Research Methodology
Overall Framework
SDI-Net consists of three main stages: Feature Encoder, Cross-View Sufficient Interaction, and Feature Decoder. The model takes low-light stereo image pairs as inputs and uses two identical UNet branches as the backbone structure to learn the mapping from low-light to normal-light images. The Cross-View Sufficient Interaction Module (CSIM) is introduced between the encoders and decoders to refine the learned feature representations.
Cross-View Sufficient Interaction Module (CSIM)

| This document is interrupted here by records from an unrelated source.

==> src/rtl/palette_lookup_arbiter.sv <==
`default_nettype none
// ============================================================================
//  Module      : palette_lookup_arbiter
//  Description : Round-robin arbiter that shares one combinational 16-entry
//                sprite palette among NUM_REQ pixel requesters. It has two
//                pipeline stages (index, colour) and valid/ready
//                backpressure on the colour output.
//                Optional feature macro: PALARB_TRANSPARENT_EN. When it is
//                defined, palette index 0 is flagged transparent and its
//                colour is forced to black.
//  Revision    : 1.0 - initial release
// ============================================================================
module palette_lookup_arbiter #(
   parameter int NUM_REQ = 4,
   parameter int IDX_W   = 4,
   parameter int ID_W    = 2
) (
   input  logic                     Clk,
   input  logic                     Reset,
   input  logic [NUM_REQ-1:0]       req,
   input  logic [NUM_REQ*IDX_W-1:0] req_index,
   output logic [NUM_REQ-1:0]       grant,
   output logic [IDX_W-1:0]         pal_index,
   input  logic [3:0]               pal_red,
   input  logic [3:0]               pal_green,
   input  logic [3:0]               pal_blue,
   output logic                     out_valid,
   input  logic                     out_ready,
   output logic [ID_W-1:0]          out_id,
   output logic [3:0]               out_red,
   output logic [3:0]               out_green,
   output logic [3:0]               out_blue,
   output logic                     out_transparent
);

   localparam logic [ID_W-1:0] c_LAST_ID = ID_W'(NUM_REQ - 1);

   // Stage 1 (index stage) state
   logic              r_s1_valid;
   logic [ID_W-1:0]   r_s1_id;
   logic [IDX_W-1:0]  r_pal_index;
   logic [ID_W-1:0]   r_rr_ptr;

   // Stage 2 (colour stage) state
   logic              r_out_valid;
   logic [ID_W-1:0]   r_out_id;
   logic [3:0]        r_out_red;
   logic [3:0]        r_out_green;
   logic [3:0]        r_out_blue;
   logic              r_out_transparent;

   // Pipeline control and arbitration results
   logic              w_advance;
   logic              w_s1_free;
   logic              w_found;
   logic [NUM_REQ-1:0] w_grant;
   logic [ID_W-1:0]   w_gnt_id;
   logic [IDX_W-1:0]  w_sel_idx;
   logic [ID_W-1:0]   w_next_ptr;
   logic              w_transp;

   // The colour stage moves whenever it is empty or being drained; stage 1
   // can take a new pixel whenever it is empty or moving forward.
   assign w_advance = !r_out_valid || out_ready;
   assign w_s1_free = !r_s1_valid || w_advance;

   // Round-robin pick: first asserted request at or above the pointer, then
   // wrap around to the ones below it. Held off entirely during reset.
   always_comb begin
      w_grant   = '0;
      w_found   = 1'b0;
      w_gnt_id  = '0;
      w_sel_idx = '0;
      if (!Reset && w_s1_free) begin
         for (int i = 0; i < NUM_REQ; i++) begin
            if (!w_found && req[i] && (i >= int'(r_rr_ptr))) begin
               w_found    = 1'b1;
               w_grant[i] = 1'b1;
               w_gnt_id   = ID_W'(i);
               w_sel_idx  = req_index[i*IDX_W +: IDX_W];
            end
         end
         for (int i = 0; i < NUM_REQ; i++) begin
            if (!w_found && req[i] && (i < int'(r_rr_ptr))) begin
               w_found    = 1'b1;
               w_grant[i] = 1'b1;
               w_gnt_id   = ID_W'(i);
               w_sel_idx  = req_index[i*IDX_W +: IDX_W];
            end
         end
      end
   end

   // The pointer moves to the requester just after the winner, modulo NUM_REQ.
   assign w_next_ptr = (w_gnt_id == c_LAST_ID) ? '0 : w_gnt_id + ID_W'(1);

`ifdef PALARB_TRANSPARENT_EN
   assign w_transp = (r_pal_index == '0);
`else
   assign w_transp = 1'b0;
`endif

   // Index stage: latch the winner's index and tag, and rotate the pointer.
   always_ff @(posedge Clk) begin
      if (Reset) begin
         r_s1_valid  <= 1'b0;
         r_s1_id     <= '0;
         r_pal_index <= '0;
         r_rr_ptr    <= '0;
      end else if (w_found) begin
         r_s1_valid  <= 1'b1;
         r_s1_id     <= w_gnt_id;
         r_pal_index <= w_sel_idx;
         r_rr_ptr    <= w_next_ptr;
      end else if (w_advance) begin
         r_s1_valid  <= 1'b0;
      end
   end

   // Colour stage: capture the combinational palette response when moving.
   always_ff @(posedge Clk) begin
      if (Reset) begin
         r_out_valid       <= 1'b0;
         r_out_id          <= '0;
         r_out_red         <= '0;
         r_out_green       <= '0;
         r_out_blue        <= '0;
         r_out_transparent <= 1'b0;
      end else if (w_advance) begin
         r_out_valid <= r_s1_valid;
         if (r_s1_valid) begin
            r_out_id          <= r_s1_id;
            r_out_red         <= w_transp ? 4'd0 : pal_red;
            r_out_green       <= w_transp ? 4'd0 : pal_green;
            r_out_blue        <= w_transp ? 4'd0 : pal_blue;
            r_out_transparent <= w_transp;
         end
      end
   end

   assign grant           = w_grant;
   assign pal_index       = r_pal_index;
   assign out_valid       = r_out_valid;
   assign out_id          = r_out_id;
   assign out_red         = r_out_red;
   assign out_green       = r_out_green;
   assign out_blue        = r_out_blue;
   assign out_transparent = r_out_transparent;

endmodule
`default_nettype wire
**config.mk**
```make
export PLATFORM = sky130hd
export DESIGN_NAME = fact_mmio_if
export DESIGN_NICKNAME = d
export VERILOG_FILES = /design/src/rtl/fact_pkg.sv /design/src/rtl/fact_wdog.sv /design/src/rtl/fact_mmio_if.sv
export SDC_FILE = /design/constraint.sdc
export NUM_CORES = 1
export LEC_CHECK = 0
export ABC_AREA = 1
export BUFFER_PORTS_ARGS = -buffer_cell sky130_fd_sc_hd__clkbuf_2
export CAP_MARGIN = 40
export CORE_ASPECT_RATIO = 0.8
export CORE_MARGIN = 4
export CORE_UTILIZATION = 45
export DETAILED_ROUTE_END_ITERATION = 6
export PLACE_DENSITY = 0.82
export SLEW_MARGIN = 20
export SYNTH_ARGS = -nofsm -noshare
export SYNTH_HDL_FRONTEND = slang
export SYNTH_SLANG_ARGS = --single-unit
```
**constraint.sdc**
```tcl
create_clock -name clk -period 1.61 [get_ports clk]
set_input_delay 0.322 -clock clk [delete_from_list [all_inputs] [get_ports clk]]
set_output_delay 0.322 -clock clk [all_outputs]
set_load 0.02 [all_outputs]
```
==> src/rtl/add_accu.sv <==
// add_accu: accumulates successive adder-tree partial sums of one output channel
// over the fold dimension and queues each finished dot product in a small result FIFO.
//
// Ports:
//   clk, rst_n            clock, asynchronous active-low reset
//   in_valid/in_ready     input beat handshake; in_ready depends only on FIFO occupancy
//   in_sum                partial sum (sign- or zero-extended per SIGNED)
//   in_last               closes a dot product when FOLD == 0, otherwise ignored
//   out_valid/out_ready   result stream handshake
//   out_data, out_sat     FIFO head: result and its saturation flag
//
// Optional feature macro: ADD_ACCU_SAT_EN. When defined, accumulation saturates and
// out_sat reports clamping. When undefined, accumulation wraps and out_sat is 0.
module add_accu #(
   parameter int unsigned SUM_WIDTH  = 16,
   parameter int unsigned ACCU_WIDTH = 32,
   parameter bit          SIGNED     = 1'b1,
   parameter int unsigned FOLD       = 4,
   parameter int unsigned FIFO_DEPTH = 4
) (
   input  logic                  clk,
   input  logic                  rst_n,
   input  logic                  in_valid,
   output logic                  in_ready,
   input  logic [SUM_WIDTH-1:0]  in_sum,
   input  logic                  in_last,
   output logic                  out_valid,
   input  logic                  out_ready,
   output logic [ACCU_WIDTH-1:0] out_data,
   output logic                  out_sat
);

   if (ACCU_WIDTH < SUM_WIDTH) begin : g_bad_width
      $error("add_accu: ACCU_WIDTH must be at least SUM_WIDTH");
   end
   if (FIFO_DEPTH < 2) begin : g_bad_depth
      $error("add_accu: FIFO_DEPTH must be at least 2");
   end

   localparam int unsigned BeatW = (FOLD > 0) ? $clog2(FOLD + 1) : 1;
   localparam int unsigned PtrW  = $clog2(FIFO_DEPTH);
   localparam int unsigned CntW  = $clog2(FIFO_DEPTH + 1);
   localparam logic [BeatW-1:0] BeatLast = BeatW'((FOLD > 0) ? FOLD - 1 : 0);

   logic [ACCU_WIDTH-1:0] acc_q, acc_d;
   logic                  first_q, first_d;
   logic [BeatW-1:0]      beat_q, beat_d;
   logic [PtrW-1:0]       wr_q, wr_d, rd_q, rd_d;
   logic [CntW-1:0]       count_q, count_d;
   logic [ACCU_WIDTH-1:0] mem_q [FIFO_DEPTH];
   logic [ACCU_WIDTH-1:0] mem_d [FIFO_DEPTH];

   logic [ACCU_WIDTH-1:0] ext, base, nxt;
   logic                  accept, close, push, pop;

   assign in_ready  = (count_q < CntW'(FIFO_DEPTH));
   assign out_valid = (count_q != '0);
   assign out_data  = mem_q[rd_q];

   assign accept = in_valid && in_ready;
   assign pop    = out_valid && out_ready;
   assign close  = (FOLD == 0) ? in_last : (beat_q == BeatLast);
   assign push   = accept && close;
   assign base   = first_q ? '0 : acc_q;

   always_comb begin
      ext = ACCU_WIDTH'(in_sum);
      if (SIGNED) ext = ACCU_WIDTH'($signed(in_sum));
   end

`ifdef ADD_ACCU_SAT_EN
   logic                  sat_acc_q, sat_acc_d;
   logic                  sat_mem_q [FIFO_DEPTH];
   logic                  sat_mem_d [FIFO_DEPTH];
   logic [ACCU_WIDTH:0]   wide;
   logic                  clamp;

   // One extra bit exposes overflow; clamp to the range limit on the overflow side.
   always_comb begin
      if (SIGNED) begin
         wide  = {base[ACCU_WIDTH-1], base} + {ext[ACCU_WIDTH-1], ext};
         clamp = wide[ACCU_WIDTH] ^ wide[ACCU_WIDTH-1];
         nxt   = wide[ACCU_WIDTH-1:0];
         if (clamp) nxt = wide[ACCU_WIDTH] ? {1'b1, {(ACCU_WIDTH-1){1'b0}}}
                                           : {1'b0, {(ACCU_WIDTH-1){1'b1}}};
      end else begin
         wide  = {1'b0, base} + {1'b0, ext};
         clamp = wide[ACCU_WIDTH];
         nxt   = clamp ? '1 : wide[ACCU_WIDTH-1:0];
      end
   end

   always_comb begin
      sat_acc_d = sat_acc_q;
      sat_mem_d = sat_mem_q;
      if (accept) sat_acc_d = close ? 1'b0 : (sat_acc_q | clamp);
      if (push) sat_mem_d[wr_q] = sat_acc_q | clamp;
   end

   always_ff @(posedge clk or negedge rst_n) begin
      if (!rst_n) begin
         sat_acc_q <= 1'b0;
         for (int i = 0; i < FIFO_DEPTH; i++) sat_mem_q[i] <= 1'b0;
      end else begin
         sat_acc_q <= sat_acc_d;
         sat_mem_q <= sat_mem_d;
      end
   end

   assign out_sat = sat_mem_q[rd_q];
`else
   assign nxt     = base + ext;
   assign out_sat = 1'b0;
`endif

   always_comb begin
      acc_d   = acc_q;
      first_d = first_q;
      beat_d  = beat_q;
      if (accept) begin
         if (close) begin
            first_d = 1'b1;
            beat_d  = '0;
         end else begin
            acc_d   = nxt;
            first_d = 1'b0;
            beat_d  = beat_q + 1'b1;
         end
      end
   end

   always_comb begin
      mem_d   = mem_q;
      wr_d    = wr_q;
      rd_d    = rd_q;
      count_d = count_q;
      if (push) begin
         mem_d[wr_q] = nxt;
         wr_d = (wr_q == PtrW'(FIFO_DEPTH - 1)) ? '0 : wr_q + 1'b1;
      end
      if (pop) rd_d = (rd_q == PtrW'(FIFO_DEPTH - 1)) ? '0 : rd_q + 1'b1;
      case ({push, pop})
         2'b10:   count_d = count_q + 1'b1;
         2'b01:   count_d = count_q - 1'b1;
         default: count_d = count_q;
      endcase
   end

   always_ff @(posedge clk or negedge rst_n) begin
      if (!rst_n) begin
         acc_q   <= '0;
         first_q <= 1'b1;
         beat_q  <= '0;
         wr_q    <= '0;
         rd_q    <= '0;
         count_q <= '0;
         for (int i = 0; i < FIFO_DEPTH; i++) mem_q[i] <= '0;
      end else begin
         acc_q   <= acc_d;
         first_q <= first_d;
         beat_q  <= beat_d;
         wr_q    <= wr_d;
         rd_q    <= rd_d;
         count_q <= count_d;
         mem_q   <= mem_d;
      end
   end

endmodule
<file path="config.mk">
export PLATFORM = sky130hd
export DESIGN_NAME = imm_packer_flat
export DESIGN_NICKNAME = d
export VERILOG_FILES = /design/src/rtl/imm_packer_pkg.sv /design/src/rtl/imm_packer_if.sv /design/src/rtl/imm_packer_range_check.sv /design/src/rtl/imm_packer.sv /design/src/flat_wrapper.sv
export SDC_FILE = /design/constraint.sdc
export NUM_CORES = 1
export LEC_CHECK = 0
export CAP_MARGIN = 20
export CORE_ASPECT_RATIO = 0.7
export CORE_UTILIZATION = 54
export CTS_BUF_LIST = sky130_fd_sc_hd__clkbuf_8
export DETAILED_ROUTE_END_ITERATION = 10
export PLACE_DENSITY = 0.94
export SETUP_SLACK_MARGIN = 0.4
export SYNTH_ARGS = -nofsm -noshare
export SYNTH_HDL_FRONTEND = slang
export SYNTH_HIERARCHICAL = 1
export SYNTH_SLANG_ARGS = --single-unit
</file>
<file path="constraint.sdc">
create_clock -name clk -period 4 [get_ports clk]
set_clock_uncertainty 0.05 [all_clocks]
set_input_delay 0.4 -clock clk [delete_from_list [all_inputs] [get_ports clk]]
set_output_delay 0.4 -clock clk [all_outputs]
set_load 0.01 [all_outputs]
</file>
[src/rtl/sub4_slice.sv]
// Combinational 4-bit subtract slice: x + ~y + cin using generate/propagate lookahead.
module sub4_slice
    import approx_arith_pkg::*;
(
    input  logic [3:0] x,
    input  logic [3:0] y,
    input  logic       cin,
    output logic [3:0] s,
    output logic       cout
);

    logic [3:0] yn_s;
    logic [3:0] g_s;
    logic [3:0] p_s;
    logic [4:0] c_s;

    // Lookahead carries, each written directly from g/p and cin rather than rippled.
    always_comb begin
        yn_s   = ~y;
        g_s    = x & yn_s;
        p_s    = x ^ yn_s;
        c_s[0] = cin;
        c_s[1] = g_s[0] | (p_s[0] & cin);
        c_s[2] = g_s[1] | (p_s[1] & g_s[0]) | (p_s[1] & p_s[0] & cin);
        c_s[3] = g_s[2] | (p_s[2] & g_s[1]) | (p_s[2] & p_s[1] & g_s[0])
               | (p_s[2] & p_s[1] & p_s[0] & cin);
        c_s[4] = g_s[3] | (p_s[3] & g_s[2]) | (p_s[3] & p_s[2] & g_s[1])
               | (p_s[3] & p_s[2] & p_s[1] & g_s[0])
               | (p_s[3] & p_s[2] & p_s[1] & p_s[0] & cin);
        s      = p_s ^ c_s[3:0];
        cout   = c_s[4];
    end

endmodule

The CSIM module is composed of two parts: the Cross-View Attention Interaction Module (CAIM) and the Pixel and Channel Attention Block (PCAB). CAIM focuses on exploring mutual attention at the view level, while PCAB enhances features at the channel and pixel levels. This module enables sufficient interaction between the two views, resulting in mutually fused features that are then sent to the decoding stage for image reconstruction.
Loss Function
The model is trained using a combination of L1 loss and FFT loss. The L1 loss maintains the overall structure and details of the image, while the FFT loss helps preserve frequency-domain characteristics, improving texture details and edge information.
Experimental Design
Datasets
The effectiveness of SDI-Net is evaluated on two public datasets: Middlebury and Synthetic Holopix50k. The Middlebury dataset consists of high-quality, precisely calibrated stereo images, while the Synthetic Holopix50k dataset offers a broader variety of real-world low-light scenarios.
Evaluation Metrics
The model performance is evaluated using two full-reference quality metrics: PSNR (Peak Signal-to-Noise Ratio) and SSIM (Structural Similarity Index). Higher values indicate better performance.
Methods for Comparison
SDI-Net is compared with several single-image and stereo-image low-light enhancement methods. Single-image methods include NPE, LIME, RRM, ZeroDCE, RetinexNet, MBLLEN, DSLR, KIND, DRBN, SNR-Aware, LLFormer, and MIRNet. Stereo-image methods include DVENet, DCI-Net, and iPASSRNet.
Results and Analysis
Quantitative Comparison
The quantitative results on the Middlebury and Synthetic Holopix50k datasets show that SDI-Net outperforms both single-image and stereo-image low-light enhancement methods in terms of PSNR and SSIM.
Visual Comparison
Visual comparisons on the Middlebury dataset demonstrate that SDI-Net produces better visual quality, improving visibility and recovering detailed textures. Error maps highlight the discrepancies between the enhanced results and the ground truth, showing that SDI-Net handles fine details better than other methods.
On the Synthetic Holopix50k dataset, SDI-Net outperforms other methods in reconstructing fine details and producing continuous color textures and smoother image appearance.
Ablation Study
Ablation studies on the Middlebury dataset demonstrate the effectiveness of the CAIM and PCAB modules, as well as the importance of the FFT loss term. The results show that both modules play indispensable roles in the low-light enhancement task.
Overall Conclusion
SDI-Net is a novel model designed to fully explore dual-view interactions for low-light stereo image enhancement. By leveraging attention mechanisms at the view, channel, and pixel levels, SDI-Net facilitates comprehensive information exchange between the two views, resulting in high-quality normal-light images. Experimental results on two public datasets validate the effectiveness and superiority of SDI-Net in both quantitative and visual comparisons. Future work will focus on extending the interaction between the two views into the frequency and semantic domains.